The company which owns this website has been indirectly threatened (via our ISP) with legal action by the National Music Publishers' Association (NMPA) as well as the Music Publishers' Association (MPA) on the basis that sharing tablature constitutes copyright infringement. At what point does describing how one plays a song on guitar become an issue of copyright infringment? This website, among other things, helps users teach eachother how they play guitar parts for many different songs. This is the way music teachers have behaved since the first music was ever created. The difference here is that the information is shared by way of a new technology: the Internet.

When you are jamming with a friend and you show him/her the chords for a song you heard on the radio, is that copyright infringement? What about if you helped him/her remember the chord progression or riff by writing it down on, say, a napkin... infringement? If he/she calls you later that night on the phone or e-mails you and you respond via one of those methods, are you infringing? I don't know... but I would really like to know. If anyone has information on this, please email support@guitartabs.cc.

Apparently, the NMPA/MPA believes that the Internet may be on the foul side of the legality line they would like to draw here. For me, I see no difference. It's teachers educating students and covered as a 'fair use' of the tablature. The teachers here don't even get paid nor do the students have to pay this website to access the lessons.

An attack on this website is really an attack on every one of you who have told someone (in person, or via the written word, telephone, or e-mail) how you play a song on guitar. And who, especially among small websites, has the deep pockets to fight the NMPA/MPA? They use scare tactics while there is, in fact, no legal precedent on this matter (to the best of our knowledge). If you are interested in expressing your opinion to the NMPA/MPA, contact them via their respective websites. Please do not resort to vulgar language or insults.

Millions of people use the Internet to learn guitar, in one form or another. It appears the NMPA/MPA and their members do not want to support us and help us further our education. To you visitors from outside the USA or UK, can you find your favorite artists' "official sheet music" at your local music store? Even in the United States and United Kingdom, we often can not. The NMPA/MPA have a choice to make: either they support us as aspiring guitarists, or they choose to alienate their customer base. To date, not one sheet music publisher has contacted this website to either inquire as to our activities or to express interest in any type of dialogue or collaboration whatsoever. All we deserve is a cold, indirect, impersonal threat without any explanation? They should embrace new technologies or else become relics of the old economy.

Since I'm now 'worried' about working around tabs at all, I'm in a tough situation! Luckily, I'm fairly confident that if I alone listen to a song and then figure out how to play it by ear, I will then be able to enjoy using that knowledge to practice and improve my guitar playing skills. Is that what is necessary for everyone to do? Work these things out alone? What a sad situation.

Sincerely,
Rob Balch


This is a tricky one - no musician would want to rip off their fellow writer or performer by stealing their work, in whatever form that alleged theft takes place.

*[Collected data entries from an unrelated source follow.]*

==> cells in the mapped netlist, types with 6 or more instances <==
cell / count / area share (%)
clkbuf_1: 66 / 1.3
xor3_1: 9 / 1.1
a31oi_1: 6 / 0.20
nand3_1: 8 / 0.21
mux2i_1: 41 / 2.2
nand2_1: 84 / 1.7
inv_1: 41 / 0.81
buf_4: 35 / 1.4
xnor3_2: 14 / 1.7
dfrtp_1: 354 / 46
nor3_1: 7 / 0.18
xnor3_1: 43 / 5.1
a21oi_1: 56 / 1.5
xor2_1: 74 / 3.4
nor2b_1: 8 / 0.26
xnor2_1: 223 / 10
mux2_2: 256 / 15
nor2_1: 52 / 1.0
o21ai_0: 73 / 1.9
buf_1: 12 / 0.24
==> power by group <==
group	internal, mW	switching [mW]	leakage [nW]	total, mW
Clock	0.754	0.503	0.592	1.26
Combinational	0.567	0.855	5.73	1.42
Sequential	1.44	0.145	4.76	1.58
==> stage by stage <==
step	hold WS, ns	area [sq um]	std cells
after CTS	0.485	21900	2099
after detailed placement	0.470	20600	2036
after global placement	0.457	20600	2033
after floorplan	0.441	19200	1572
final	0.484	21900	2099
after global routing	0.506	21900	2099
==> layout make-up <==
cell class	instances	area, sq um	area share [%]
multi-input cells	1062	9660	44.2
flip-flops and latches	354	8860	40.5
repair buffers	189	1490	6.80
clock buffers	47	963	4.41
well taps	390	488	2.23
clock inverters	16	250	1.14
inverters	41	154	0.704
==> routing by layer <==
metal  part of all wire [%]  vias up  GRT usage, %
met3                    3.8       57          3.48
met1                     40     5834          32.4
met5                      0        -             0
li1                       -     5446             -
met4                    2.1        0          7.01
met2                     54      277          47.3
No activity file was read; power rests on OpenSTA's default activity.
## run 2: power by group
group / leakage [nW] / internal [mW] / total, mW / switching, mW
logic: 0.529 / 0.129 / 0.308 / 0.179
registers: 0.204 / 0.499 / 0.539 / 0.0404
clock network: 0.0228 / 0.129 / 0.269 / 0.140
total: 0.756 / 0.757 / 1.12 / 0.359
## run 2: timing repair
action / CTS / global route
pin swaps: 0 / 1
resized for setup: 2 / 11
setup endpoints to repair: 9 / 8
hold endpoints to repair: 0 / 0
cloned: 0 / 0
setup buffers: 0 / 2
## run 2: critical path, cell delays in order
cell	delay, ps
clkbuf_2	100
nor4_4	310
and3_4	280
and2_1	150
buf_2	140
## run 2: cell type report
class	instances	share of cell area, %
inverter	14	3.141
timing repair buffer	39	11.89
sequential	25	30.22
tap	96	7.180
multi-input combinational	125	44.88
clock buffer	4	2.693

But, it does seem fair enough that people will always want to share what they know about a given song, show each other how it is played and demonstrate this by using the simplest methods, such as some form of notation / tablature. I can't honestly say exactly where I stand on this argument except to note that those who are against tab-sharing (and, for that matter, more clear-cut infringements of copyright law, such as file-sharing) tend to be the fat-cats who stand to make the most money out of the work of artists who don't themselves necessarily see much return for their labours. For this reason, for the time being at least, I'll be supporting sites such as Guitar Tabs Universe - I think their principles of sharing knowledge and experience are more valuable than the money grabbing motives of the corporate music industry.